**STORED DATA**.
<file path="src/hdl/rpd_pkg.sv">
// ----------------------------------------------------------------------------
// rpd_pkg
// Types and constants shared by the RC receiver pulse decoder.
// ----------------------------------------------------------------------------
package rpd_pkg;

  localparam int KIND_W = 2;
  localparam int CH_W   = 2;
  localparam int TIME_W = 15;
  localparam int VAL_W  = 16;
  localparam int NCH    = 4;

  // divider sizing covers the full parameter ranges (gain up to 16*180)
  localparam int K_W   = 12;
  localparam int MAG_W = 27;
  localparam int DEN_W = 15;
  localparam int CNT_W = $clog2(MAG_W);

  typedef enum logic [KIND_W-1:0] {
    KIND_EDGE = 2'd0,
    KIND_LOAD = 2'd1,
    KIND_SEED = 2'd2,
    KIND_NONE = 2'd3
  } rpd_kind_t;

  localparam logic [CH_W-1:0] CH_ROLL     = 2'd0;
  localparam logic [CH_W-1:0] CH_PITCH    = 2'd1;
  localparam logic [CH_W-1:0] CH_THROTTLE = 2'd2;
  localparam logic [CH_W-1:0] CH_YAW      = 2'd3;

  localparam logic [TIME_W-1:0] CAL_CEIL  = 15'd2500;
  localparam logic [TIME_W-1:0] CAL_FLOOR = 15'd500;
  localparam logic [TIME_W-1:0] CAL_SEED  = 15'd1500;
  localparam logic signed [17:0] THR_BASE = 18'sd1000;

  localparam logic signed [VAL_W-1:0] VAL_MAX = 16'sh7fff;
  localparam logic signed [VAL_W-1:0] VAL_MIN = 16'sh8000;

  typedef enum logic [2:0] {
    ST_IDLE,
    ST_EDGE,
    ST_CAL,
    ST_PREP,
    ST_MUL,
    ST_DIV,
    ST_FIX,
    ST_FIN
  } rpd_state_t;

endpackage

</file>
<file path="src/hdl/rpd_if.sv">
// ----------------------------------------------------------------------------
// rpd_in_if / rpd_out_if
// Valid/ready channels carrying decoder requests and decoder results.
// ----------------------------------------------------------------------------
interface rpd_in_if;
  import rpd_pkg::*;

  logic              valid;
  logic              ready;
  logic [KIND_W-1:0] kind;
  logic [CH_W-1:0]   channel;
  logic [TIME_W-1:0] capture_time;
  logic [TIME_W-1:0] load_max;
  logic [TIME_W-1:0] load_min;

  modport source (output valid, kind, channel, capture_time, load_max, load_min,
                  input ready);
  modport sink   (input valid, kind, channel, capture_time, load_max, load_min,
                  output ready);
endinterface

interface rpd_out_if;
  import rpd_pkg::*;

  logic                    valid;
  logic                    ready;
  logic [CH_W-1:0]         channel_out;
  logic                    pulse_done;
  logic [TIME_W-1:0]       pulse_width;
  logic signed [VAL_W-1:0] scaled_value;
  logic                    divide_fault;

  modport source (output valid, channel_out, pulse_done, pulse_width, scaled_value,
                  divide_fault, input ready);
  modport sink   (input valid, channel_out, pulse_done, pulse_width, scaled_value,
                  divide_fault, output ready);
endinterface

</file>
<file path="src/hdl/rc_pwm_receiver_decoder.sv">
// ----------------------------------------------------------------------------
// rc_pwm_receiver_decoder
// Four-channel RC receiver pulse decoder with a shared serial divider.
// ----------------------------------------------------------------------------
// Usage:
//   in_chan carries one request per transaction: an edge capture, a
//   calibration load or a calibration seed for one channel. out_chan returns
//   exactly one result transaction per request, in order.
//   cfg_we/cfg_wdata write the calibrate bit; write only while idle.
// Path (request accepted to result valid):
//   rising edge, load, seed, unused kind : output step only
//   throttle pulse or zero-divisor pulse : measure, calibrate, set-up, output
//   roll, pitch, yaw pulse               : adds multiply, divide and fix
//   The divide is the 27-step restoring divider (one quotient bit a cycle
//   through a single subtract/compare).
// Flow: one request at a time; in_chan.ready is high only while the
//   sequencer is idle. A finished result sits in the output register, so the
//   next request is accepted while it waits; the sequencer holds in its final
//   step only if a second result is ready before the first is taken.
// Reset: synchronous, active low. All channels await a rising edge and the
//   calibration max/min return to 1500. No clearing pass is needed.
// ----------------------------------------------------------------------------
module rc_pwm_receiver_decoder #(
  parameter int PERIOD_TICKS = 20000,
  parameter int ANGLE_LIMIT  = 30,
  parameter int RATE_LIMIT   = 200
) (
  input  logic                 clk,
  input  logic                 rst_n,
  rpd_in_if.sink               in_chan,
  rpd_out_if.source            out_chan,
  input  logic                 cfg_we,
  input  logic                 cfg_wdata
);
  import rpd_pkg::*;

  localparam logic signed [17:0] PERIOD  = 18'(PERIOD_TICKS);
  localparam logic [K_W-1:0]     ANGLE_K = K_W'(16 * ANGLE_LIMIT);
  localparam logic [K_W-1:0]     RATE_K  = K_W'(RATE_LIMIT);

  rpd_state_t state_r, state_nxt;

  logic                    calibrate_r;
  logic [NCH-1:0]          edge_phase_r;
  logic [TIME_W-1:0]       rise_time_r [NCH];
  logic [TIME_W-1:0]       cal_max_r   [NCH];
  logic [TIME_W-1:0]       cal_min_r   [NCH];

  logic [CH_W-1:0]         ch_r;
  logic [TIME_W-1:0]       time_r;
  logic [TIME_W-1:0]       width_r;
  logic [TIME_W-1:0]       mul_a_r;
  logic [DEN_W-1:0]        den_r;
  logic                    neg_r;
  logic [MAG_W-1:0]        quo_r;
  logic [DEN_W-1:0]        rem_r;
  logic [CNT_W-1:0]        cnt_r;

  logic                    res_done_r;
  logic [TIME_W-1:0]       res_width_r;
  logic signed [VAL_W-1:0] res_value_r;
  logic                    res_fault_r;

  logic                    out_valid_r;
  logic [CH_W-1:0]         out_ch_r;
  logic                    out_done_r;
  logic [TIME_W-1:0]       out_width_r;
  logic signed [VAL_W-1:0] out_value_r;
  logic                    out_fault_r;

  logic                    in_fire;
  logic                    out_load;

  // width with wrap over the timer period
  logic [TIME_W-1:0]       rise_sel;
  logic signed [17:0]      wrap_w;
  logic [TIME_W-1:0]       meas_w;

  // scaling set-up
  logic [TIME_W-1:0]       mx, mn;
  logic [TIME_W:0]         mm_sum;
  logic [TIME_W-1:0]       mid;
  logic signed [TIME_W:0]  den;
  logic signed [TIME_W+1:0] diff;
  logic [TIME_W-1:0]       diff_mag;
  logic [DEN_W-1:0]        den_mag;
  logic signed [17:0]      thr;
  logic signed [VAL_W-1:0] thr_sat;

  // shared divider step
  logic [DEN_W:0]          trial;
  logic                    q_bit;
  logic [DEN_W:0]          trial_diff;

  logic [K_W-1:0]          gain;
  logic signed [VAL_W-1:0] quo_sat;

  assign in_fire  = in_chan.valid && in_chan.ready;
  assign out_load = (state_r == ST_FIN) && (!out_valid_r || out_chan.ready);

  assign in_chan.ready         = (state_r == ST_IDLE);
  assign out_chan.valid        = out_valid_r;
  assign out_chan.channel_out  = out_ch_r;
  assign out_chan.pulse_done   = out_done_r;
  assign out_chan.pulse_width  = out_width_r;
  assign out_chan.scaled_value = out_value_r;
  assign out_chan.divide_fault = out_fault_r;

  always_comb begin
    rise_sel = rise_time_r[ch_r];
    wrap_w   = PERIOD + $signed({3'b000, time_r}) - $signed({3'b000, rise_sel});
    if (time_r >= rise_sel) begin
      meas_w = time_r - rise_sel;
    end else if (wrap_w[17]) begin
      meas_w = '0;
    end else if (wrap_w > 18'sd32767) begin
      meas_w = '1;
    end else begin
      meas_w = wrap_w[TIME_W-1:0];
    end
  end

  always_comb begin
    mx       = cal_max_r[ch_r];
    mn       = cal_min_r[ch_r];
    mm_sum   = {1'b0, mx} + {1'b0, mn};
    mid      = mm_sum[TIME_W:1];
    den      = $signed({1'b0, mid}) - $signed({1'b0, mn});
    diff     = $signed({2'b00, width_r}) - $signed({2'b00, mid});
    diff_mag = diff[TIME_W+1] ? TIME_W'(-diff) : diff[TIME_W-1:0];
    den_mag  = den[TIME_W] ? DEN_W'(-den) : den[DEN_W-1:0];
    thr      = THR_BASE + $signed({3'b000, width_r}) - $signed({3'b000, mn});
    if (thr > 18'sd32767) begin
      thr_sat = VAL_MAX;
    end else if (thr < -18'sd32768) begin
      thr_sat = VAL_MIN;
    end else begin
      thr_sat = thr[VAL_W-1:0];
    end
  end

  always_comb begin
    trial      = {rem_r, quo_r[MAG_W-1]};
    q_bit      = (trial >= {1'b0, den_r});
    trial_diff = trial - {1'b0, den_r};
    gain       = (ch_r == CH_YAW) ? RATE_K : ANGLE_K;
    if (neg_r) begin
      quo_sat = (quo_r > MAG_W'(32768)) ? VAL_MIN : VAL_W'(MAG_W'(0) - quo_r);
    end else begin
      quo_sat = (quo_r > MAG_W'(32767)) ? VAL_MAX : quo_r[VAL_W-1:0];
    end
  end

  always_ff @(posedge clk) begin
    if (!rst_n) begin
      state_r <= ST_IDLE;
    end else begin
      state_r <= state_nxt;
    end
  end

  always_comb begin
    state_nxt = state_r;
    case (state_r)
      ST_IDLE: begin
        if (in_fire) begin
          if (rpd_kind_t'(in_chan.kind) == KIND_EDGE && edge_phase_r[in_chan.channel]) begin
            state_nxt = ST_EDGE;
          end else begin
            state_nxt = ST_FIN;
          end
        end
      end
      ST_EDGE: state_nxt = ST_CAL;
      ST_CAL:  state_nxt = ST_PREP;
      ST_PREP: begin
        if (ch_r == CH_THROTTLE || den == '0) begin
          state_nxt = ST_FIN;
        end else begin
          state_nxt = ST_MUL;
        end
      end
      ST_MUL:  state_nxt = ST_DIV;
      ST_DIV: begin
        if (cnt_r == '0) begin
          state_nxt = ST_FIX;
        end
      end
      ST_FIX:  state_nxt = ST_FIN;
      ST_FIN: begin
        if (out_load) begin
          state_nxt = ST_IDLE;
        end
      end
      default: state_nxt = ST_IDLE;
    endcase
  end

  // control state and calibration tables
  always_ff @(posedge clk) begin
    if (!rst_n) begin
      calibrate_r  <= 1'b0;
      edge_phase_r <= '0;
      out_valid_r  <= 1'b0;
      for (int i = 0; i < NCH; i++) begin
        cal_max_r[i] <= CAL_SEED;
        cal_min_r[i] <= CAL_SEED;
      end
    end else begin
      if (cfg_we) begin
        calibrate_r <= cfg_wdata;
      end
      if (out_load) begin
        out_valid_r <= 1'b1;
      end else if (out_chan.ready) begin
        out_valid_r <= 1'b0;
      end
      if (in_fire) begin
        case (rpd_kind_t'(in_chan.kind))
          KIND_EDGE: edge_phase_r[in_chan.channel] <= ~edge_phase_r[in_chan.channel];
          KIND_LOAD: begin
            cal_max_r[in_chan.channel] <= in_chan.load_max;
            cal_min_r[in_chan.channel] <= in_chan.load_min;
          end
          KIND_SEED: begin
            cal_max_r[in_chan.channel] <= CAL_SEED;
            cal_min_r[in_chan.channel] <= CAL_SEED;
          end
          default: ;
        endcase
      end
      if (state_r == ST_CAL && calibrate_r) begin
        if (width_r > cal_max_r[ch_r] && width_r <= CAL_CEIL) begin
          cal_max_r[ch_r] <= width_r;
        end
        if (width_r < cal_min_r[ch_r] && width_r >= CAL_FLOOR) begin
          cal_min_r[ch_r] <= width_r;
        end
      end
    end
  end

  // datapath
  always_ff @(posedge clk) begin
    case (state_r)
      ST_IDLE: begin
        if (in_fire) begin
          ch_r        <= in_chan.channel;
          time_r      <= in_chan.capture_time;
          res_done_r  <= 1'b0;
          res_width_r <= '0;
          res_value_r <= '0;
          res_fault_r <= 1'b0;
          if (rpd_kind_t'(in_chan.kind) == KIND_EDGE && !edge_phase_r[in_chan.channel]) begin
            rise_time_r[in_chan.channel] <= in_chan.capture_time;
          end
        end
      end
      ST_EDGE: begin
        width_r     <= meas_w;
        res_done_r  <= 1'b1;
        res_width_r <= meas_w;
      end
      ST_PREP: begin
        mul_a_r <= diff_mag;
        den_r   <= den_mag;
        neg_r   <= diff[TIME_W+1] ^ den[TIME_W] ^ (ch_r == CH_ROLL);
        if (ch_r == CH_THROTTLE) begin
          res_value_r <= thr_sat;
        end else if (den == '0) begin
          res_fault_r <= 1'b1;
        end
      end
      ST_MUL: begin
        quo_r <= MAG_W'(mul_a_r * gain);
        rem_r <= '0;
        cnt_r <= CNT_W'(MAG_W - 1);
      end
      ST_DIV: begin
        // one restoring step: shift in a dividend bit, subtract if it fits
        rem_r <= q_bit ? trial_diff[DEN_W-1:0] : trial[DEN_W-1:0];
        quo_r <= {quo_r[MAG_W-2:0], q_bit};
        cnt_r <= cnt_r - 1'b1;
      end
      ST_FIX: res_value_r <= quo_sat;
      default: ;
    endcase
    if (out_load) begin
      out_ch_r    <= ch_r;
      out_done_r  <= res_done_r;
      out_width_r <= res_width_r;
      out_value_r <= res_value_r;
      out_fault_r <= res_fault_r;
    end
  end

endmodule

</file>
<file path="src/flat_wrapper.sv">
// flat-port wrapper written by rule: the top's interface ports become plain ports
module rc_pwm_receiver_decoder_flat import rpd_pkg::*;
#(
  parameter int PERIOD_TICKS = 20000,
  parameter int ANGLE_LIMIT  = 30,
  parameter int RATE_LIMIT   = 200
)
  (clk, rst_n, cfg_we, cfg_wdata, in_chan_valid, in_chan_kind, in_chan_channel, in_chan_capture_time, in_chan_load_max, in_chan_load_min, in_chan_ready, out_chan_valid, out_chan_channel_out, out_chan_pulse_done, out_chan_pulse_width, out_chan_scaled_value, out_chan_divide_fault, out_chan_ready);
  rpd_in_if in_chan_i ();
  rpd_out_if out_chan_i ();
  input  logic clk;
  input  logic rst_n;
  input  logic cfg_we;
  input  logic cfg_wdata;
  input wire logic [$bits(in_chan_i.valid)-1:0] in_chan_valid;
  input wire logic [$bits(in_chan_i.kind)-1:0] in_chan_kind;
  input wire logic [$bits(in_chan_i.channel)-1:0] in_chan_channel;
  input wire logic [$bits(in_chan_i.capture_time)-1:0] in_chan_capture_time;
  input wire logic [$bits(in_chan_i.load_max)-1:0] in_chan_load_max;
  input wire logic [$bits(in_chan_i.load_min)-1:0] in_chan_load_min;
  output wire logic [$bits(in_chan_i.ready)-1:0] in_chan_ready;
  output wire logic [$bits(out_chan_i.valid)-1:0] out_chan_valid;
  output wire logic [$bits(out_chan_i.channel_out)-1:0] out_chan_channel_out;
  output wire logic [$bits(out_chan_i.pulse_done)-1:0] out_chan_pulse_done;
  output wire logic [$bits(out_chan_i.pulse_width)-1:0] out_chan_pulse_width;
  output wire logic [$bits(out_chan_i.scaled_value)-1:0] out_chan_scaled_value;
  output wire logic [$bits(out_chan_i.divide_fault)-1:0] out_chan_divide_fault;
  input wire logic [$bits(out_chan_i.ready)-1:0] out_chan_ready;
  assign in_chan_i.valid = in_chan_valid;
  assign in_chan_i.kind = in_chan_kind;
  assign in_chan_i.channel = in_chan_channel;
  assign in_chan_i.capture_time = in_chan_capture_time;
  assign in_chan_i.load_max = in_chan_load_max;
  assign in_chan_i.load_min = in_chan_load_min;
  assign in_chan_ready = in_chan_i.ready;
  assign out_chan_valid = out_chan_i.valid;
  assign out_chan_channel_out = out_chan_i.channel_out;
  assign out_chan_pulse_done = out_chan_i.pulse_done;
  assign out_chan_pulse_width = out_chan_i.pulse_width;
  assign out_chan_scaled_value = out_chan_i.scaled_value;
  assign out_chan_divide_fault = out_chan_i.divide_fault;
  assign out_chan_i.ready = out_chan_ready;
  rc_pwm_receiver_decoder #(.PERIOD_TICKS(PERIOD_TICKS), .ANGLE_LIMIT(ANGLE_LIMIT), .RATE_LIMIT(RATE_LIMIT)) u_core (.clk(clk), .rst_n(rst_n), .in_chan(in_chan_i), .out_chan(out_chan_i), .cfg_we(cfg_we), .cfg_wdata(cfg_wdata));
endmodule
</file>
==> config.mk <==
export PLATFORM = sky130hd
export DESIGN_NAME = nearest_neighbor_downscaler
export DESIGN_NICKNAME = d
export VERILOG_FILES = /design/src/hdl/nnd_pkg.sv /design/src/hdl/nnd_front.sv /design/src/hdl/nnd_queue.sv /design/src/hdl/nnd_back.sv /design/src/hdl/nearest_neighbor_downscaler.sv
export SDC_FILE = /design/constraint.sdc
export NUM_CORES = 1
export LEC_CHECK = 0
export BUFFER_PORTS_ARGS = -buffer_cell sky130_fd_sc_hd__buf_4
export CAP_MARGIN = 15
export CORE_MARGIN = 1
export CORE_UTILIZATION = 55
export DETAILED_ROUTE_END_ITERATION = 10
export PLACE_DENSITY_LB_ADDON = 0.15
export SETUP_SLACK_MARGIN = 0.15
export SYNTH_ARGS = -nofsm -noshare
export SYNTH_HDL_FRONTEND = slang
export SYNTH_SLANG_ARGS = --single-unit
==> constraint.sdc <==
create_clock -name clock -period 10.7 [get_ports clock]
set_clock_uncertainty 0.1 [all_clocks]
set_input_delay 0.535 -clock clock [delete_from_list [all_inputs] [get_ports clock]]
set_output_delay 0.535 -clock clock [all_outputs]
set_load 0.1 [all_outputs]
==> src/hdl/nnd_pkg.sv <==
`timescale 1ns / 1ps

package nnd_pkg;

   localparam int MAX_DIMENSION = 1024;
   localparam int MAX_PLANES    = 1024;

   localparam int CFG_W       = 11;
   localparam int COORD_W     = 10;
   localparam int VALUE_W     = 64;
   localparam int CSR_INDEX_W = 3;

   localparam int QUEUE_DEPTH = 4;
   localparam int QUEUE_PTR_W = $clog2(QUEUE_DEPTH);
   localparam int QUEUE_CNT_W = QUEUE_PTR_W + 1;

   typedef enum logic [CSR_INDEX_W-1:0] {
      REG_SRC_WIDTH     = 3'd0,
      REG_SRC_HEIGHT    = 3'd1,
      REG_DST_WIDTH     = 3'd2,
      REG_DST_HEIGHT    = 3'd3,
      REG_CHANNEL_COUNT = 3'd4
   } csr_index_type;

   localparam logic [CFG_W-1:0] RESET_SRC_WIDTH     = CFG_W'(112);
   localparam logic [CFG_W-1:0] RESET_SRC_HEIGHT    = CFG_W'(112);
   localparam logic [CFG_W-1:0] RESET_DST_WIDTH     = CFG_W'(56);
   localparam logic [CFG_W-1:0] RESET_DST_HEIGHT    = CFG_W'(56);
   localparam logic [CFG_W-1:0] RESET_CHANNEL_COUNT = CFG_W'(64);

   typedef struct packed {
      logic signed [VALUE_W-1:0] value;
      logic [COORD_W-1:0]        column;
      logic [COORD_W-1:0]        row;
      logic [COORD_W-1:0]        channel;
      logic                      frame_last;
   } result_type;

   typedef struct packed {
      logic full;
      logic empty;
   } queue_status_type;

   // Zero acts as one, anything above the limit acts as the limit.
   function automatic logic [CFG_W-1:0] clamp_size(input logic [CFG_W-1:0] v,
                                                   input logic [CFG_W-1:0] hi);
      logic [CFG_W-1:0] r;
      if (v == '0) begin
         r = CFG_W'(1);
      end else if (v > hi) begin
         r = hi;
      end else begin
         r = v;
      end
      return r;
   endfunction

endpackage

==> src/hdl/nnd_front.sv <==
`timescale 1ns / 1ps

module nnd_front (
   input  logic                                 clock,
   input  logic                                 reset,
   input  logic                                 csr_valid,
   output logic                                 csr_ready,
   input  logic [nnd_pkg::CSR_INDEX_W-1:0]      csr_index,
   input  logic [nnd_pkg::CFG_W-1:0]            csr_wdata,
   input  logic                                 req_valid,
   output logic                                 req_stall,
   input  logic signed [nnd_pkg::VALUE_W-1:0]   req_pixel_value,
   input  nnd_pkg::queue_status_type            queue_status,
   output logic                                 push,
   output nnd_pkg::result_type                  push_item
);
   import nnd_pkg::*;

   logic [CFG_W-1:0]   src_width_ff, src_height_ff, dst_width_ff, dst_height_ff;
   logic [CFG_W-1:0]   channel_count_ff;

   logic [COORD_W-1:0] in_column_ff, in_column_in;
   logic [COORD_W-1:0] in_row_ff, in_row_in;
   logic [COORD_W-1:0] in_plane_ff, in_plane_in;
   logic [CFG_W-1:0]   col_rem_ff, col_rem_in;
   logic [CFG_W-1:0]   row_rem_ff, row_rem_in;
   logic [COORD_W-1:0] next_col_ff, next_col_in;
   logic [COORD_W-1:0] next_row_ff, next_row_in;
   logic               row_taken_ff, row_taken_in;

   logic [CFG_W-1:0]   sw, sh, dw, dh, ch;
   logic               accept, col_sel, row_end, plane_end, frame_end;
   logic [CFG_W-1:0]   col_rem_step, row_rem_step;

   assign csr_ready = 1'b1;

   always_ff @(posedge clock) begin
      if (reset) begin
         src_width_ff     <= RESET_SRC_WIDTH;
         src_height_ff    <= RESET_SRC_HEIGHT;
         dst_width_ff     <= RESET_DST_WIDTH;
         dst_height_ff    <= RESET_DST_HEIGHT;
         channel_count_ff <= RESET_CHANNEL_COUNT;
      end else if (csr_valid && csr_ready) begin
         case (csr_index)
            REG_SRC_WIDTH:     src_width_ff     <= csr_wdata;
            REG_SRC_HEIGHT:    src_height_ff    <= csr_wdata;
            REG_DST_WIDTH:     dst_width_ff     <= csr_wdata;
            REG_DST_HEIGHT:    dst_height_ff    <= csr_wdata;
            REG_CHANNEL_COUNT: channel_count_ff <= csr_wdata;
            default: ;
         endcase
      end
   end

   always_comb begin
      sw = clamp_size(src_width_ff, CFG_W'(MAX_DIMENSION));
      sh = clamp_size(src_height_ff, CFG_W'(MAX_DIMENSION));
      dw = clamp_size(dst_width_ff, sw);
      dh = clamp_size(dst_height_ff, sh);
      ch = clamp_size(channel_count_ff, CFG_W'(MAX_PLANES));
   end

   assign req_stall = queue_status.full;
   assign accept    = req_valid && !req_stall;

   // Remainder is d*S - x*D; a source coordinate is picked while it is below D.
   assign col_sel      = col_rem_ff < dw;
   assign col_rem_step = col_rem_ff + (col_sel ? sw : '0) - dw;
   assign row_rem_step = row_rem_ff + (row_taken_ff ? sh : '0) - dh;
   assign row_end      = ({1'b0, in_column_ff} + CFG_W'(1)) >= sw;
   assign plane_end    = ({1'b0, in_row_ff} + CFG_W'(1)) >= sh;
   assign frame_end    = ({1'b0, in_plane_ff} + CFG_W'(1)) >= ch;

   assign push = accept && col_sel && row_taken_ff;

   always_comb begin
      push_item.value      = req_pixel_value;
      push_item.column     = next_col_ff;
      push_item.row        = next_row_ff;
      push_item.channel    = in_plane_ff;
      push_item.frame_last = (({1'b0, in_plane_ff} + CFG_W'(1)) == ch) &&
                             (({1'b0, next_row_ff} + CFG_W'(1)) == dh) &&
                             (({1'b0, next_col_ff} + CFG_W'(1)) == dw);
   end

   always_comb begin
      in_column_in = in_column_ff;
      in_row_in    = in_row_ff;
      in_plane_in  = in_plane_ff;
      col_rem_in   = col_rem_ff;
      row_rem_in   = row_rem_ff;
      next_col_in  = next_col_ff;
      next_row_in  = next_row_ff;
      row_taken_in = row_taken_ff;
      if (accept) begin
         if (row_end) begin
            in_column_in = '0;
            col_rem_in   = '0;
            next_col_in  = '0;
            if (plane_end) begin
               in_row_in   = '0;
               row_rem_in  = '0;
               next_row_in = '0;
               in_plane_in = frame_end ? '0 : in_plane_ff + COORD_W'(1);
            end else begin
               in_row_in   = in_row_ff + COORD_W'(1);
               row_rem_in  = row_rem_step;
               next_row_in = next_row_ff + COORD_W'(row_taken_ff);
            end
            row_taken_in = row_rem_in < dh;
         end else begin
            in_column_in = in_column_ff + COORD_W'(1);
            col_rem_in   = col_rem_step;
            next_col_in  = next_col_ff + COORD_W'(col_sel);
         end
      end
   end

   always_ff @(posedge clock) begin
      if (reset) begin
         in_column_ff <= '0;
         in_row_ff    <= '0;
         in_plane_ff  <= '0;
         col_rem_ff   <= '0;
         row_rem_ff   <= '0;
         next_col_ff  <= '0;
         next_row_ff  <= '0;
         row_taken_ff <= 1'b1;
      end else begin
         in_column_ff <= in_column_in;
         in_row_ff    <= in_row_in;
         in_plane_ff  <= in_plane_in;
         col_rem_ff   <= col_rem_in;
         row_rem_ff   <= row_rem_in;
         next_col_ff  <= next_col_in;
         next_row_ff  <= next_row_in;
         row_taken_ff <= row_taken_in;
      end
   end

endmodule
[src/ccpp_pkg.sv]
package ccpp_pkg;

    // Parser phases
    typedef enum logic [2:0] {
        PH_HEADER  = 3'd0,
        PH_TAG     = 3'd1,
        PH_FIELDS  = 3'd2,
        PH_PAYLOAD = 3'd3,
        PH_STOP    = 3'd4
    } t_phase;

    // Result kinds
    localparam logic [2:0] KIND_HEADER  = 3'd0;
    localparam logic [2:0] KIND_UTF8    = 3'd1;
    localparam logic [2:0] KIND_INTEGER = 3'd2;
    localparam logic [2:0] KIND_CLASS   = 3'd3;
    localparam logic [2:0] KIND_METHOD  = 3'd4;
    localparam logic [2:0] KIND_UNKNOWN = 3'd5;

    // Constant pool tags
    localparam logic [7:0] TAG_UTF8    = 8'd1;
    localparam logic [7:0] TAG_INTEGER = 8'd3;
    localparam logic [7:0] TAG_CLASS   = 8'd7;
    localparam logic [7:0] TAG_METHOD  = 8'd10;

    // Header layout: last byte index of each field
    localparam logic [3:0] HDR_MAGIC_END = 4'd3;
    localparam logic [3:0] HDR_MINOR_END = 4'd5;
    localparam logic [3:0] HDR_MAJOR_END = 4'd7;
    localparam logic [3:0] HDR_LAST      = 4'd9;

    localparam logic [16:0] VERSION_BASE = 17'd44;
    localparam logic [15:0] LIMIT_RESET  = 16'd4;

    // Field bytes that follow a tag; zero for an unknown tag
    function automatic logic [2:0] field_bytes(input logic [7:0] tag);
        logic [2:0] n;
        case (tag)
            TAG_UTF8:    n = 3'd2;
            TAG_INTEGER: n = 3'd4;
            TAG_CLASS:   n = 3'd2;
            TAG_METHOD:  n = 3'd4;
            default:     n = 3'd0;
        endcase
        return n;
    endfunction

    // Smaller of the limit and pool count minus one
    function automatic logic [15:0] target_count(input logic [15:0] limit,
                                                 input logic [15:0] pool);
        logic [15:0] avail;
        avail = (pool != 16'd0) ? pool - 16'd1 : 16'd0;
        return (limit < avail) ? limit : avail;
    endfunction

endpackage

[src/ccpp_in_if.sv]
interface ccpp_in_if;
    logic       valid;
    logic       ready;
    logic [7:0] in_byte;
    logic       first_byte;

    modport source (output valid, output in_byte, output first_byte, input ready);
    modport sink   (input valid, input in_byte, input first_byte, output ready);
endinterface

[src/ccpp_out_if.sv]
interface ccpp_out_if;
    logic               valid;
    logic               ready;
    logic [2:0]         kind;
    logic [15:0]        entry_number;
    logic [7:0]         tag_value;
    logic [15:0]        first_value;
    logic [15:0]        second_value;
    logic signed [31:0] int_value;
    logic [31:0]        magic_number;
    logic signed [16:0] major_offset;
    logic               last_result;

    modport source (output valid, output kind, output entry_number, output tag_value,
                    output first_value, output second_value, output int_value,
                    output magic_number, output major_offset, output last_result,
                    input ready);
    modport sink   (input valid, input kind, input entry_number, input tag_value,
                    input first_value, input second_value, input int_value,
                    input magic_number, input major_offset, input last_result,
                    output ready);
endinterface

**WHAT IS REQUIRED**. Provide the count of lines holding the word "accepted" in these entries, and no other words.

**WRITTEN RESPONSE**. 2